WHAT TO DO: Every line in the entries where "area" is found should be copied.

◆ ◆ ◆ ◆ ◆ ◆ ◆

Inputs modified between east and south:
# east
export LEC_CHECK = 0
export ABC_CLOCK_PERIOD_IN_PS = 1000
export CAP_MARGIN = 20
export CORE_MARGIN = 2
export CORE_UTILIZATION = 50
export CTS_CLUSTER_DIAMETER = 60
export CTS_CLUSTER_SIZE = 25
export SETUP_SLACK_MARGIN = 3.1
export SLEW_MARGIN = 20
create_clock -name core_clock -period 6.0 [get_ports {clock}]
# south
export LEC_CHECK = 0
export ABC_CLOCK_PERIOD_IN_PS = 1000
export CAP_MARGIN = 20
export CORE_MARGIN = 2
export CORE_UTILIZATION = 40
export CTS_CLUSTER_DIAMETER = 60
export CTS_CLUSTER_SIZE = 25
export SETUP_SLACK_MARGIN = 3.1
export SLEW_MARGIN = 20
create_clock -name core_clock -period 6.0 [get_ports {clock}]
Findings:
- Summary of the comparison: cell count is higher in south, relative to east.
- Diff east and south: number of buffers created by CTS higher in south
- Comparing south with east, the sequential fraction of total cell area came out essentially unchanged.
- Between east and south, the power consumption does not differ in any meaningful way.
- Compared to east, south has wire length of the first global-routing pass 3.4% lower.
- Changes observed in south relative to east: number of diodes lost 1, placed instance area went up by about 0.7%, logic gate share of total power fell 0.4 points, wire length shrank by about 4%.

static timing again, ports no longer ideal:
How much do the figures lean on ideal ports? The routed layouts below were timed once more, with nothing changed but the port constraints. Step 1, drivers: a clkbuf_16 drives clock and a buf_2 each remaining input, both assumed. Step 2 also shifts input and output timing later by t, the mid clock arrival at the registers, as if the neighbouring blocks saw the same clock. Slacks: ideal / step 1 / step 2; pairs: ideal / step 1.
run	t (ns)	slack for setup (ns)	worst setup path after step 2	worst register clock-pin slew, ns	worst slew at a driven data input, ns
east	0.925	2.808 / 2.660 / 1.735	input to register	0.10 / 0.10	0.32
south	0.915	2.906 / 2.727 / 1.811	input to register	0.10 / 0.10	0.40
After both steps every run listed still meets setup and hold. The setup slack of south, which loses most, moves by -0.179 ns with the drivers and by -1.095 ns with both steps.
Context: an optimization exercise on an open-source flow, tuned for a short achievable clock period and few clock cycles per item. The choices shown serve that exercise and are no tape-out recipe. Function was checked by simulation only, so behaviour that the tests miss may differ from the original. The flow treats the clock pin as an ideal source. Dropping or thinning the clock tree relies on that and would not hold on a real chip. Power figures rest on the tool's default switching activity, not on a simulated workload.

## run A
// mem_issue_sched
module mem_issue_sched #(
  parameter int NLD = 4,
  parameter int NST = 4
) (
  input  logic        clock,
  input  logic        resetn,
  input  logic        alloc_valid,
  input  logic        alloc_store,
  input  logic [31:0] alloc_address,
  input  logic [31:0] alloc_data,
  input  logic [4:0]  alloc_dst,
  output logic        rs_lok,
  output logic        rs_sok,
  output logic        rs_free,
  output logic        mem_req,
  output logic        mem_we,
  output logic [31:0] mem_addr,
  output logic [31:0] mem_wdata,
  input  logic        mem_ack,
  input  logic [31:0] mem_rdata,
  output logic [63:0] out_databus,
  output logic        write_databus,
  output logic [4:0]  out_dst,
  output logic [31:0] out_dst_data,
  output logic        write_dst
);
Size in the first run: ~2,400 cells after synthesis, roughly 820 flip-flops, about 280 I/O pins, about 32,000 um2 of cells after synthesis.
==> flow/config.mk <==
export PLATFORM = sky130hd
export DESIGN_NAME = mem_issue_sched
export DESIGN_NICKNAME = mem_issue_sched
export VERILOG_FILES = /design/flow/design.v
export SDC_FILE = /design/flow/constraint.sdc
export NUM_CORES = 4
export LEC_CHECK = 0
export ABC_CLOCK_PERIOD_IN_PS = 1500
export CAP_MARGIN = 20
export CORE_MARGIN = 2
export CORE_UTILIZATION = 40
export SETUP_SLACK_MARGIN = 5
export SLEW_MARGIN = 20
==> flow/constraint.sdc <==
create_clock -name core_clock -period 6.5 [get_ports {clock}]
set_input_delay 1.3000 -clock core_clock [delete_from_list [all_inputs] [get_ports {clock}]]
set_output_delay 1.3000 -clock core_clock [all_outputs]
set_load 0.01 [all_outputs]
standard.sh (not shown) runs the stock make flow with config.mk's settings and CLKGATE_MAP_FILE= SYNTH_SCRIPT=/design/flow/synth_recipe.tcl, a recipe that flattens the netlist after the stock synthesis.
==> flow/flow/run.sh <==
#!/bin/bash
# Standard ORFS layout, except that the clock tree is built by flow/pre_cts.tcl (a shallow,
# balanced two-level tree) instead of TritonCTS. make's output goes to standard.log; each ORFS
# step keeps its own log under orfs/logs.
set -euo pipefail
here=$(pwd)
bash standard.sh PRE_CTS_TCL="$here/flow/pre_cts.tcl" finish > "$here/standard.log" 2>&1
==> flow/flow/mvbuf.tcl <==
# Move each output port's flip-flop and buffer part of the way towards the port's pin, with the
# buffer right next to the flip-flop: the flip-flop drives a short wire, the (stronger) buffer the
# rest of the way to the pin, and the flip-flop's own input wire grows only by the distance moved.
# Detailed placement legalises the moved cells afterwards.
proc ob_move {frac} {
  set block [ord::get_db_block]
  set n 0
  foreach bt [$block getBTerms] {
    if {[$bt getIoType] ne "OUTPUT"} continue
    set net [$bt getNet]
    if {$net eq "NULL"} continue
    set drv ""
    foreach it [$net getITerms] { if {[$it isOutputSignal]} { set drv $it } }
    if {$drv eq ""} continue
    set buf [$drv getInst]
    set in ""
    foreach it [$buf getITerms] { if {[$it isInputSignal]} { set in $it } }
    if {$in eq ""} continue
    set n2 [$in getNet]
    if {$n2 eq "NULL" || [llength [$n2 getITerms]] != 2} continue
    set src ""
    foreach it [$n2 getITerms] { if {[$it isOutputSignal]} { set src $it } }
    if {$src eq ""} continue
    set ff [$src getInst]
    set bb [$bt getBBox]
    set px [expr {([$bb xMin] + [$bb xMax]) / 2}]
    set py [expr {([$bb yMin] + [$bb yMax]) / 2}]
    set loc [$ff getLocation]
    set fx [expr {int([lindex $loc 0] + $frac * ($px - [lindex $loc 0]))}]
    set fy [expr {int([lindex $loc 1] + $frac * ($py - [lindex $loc 1]))}]
    $ff setLocation $fx $fy
    $buf setLocation [expr {$fx + [[$ff getMaster] getWidth]}] $fy
    incr n
  }
  puts "moved $n output flip-flops and buffers"
}
==> flow/flow/pre_cts.tcl <==
# Runs before ORFS's CTS step: moves each output port's flip-flop half way towards its pin with
# the port's buffer next to it; builds a two-level clock tree by hand (clock port -> 4 root
# inverters -> leaf inverters of at most 24 flip-flops each; two inversions, so the flip-flops
# see the clock's own polarity); and turns ORFS's calls to repair_clock_inverters and
# clock_tree_synthesis into no-ops (the first would clone the leaf inverters per flip-flop), so
# the rest of the step (legalisation, timing repair) runs as usual.
source [file join [file dirname [info script]] mktree.tcl]
source [file join [file dirname [info script]] mvbuf.tcl]
ob_move 0.5
ct_build 24 4 sky130_fd_sc_hd__inv_16 sky130_fd_sc_hd__inv_16
proc repair_clock_inverters {args} { puts "repair_clock_inverters skipped: manual clock tree built" }
proc clock_tree_synthesis {args} { puts "clock_tree_synthesis skipped: manual clock tree built" }
Other scripts of this flow, unchanged in this note and not shown: flow/flow/mktree.tcl
Testbench counts of run A, summed over its fixed seeds: cycles 3,216, items 3,200.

◆ ◆ ◆ ◆ ◆ ◆ ◆

EXERCISE OUTPUT:
- Comparing south with east, the sequential fraction of total cell area came out essentially unchanged.
- Changes observed in south relative to east: number of diodes lost 1, placed instance area went up by about 0.7%, logic gate share of total power fell 0.4 points, wire length shrank by about 4%.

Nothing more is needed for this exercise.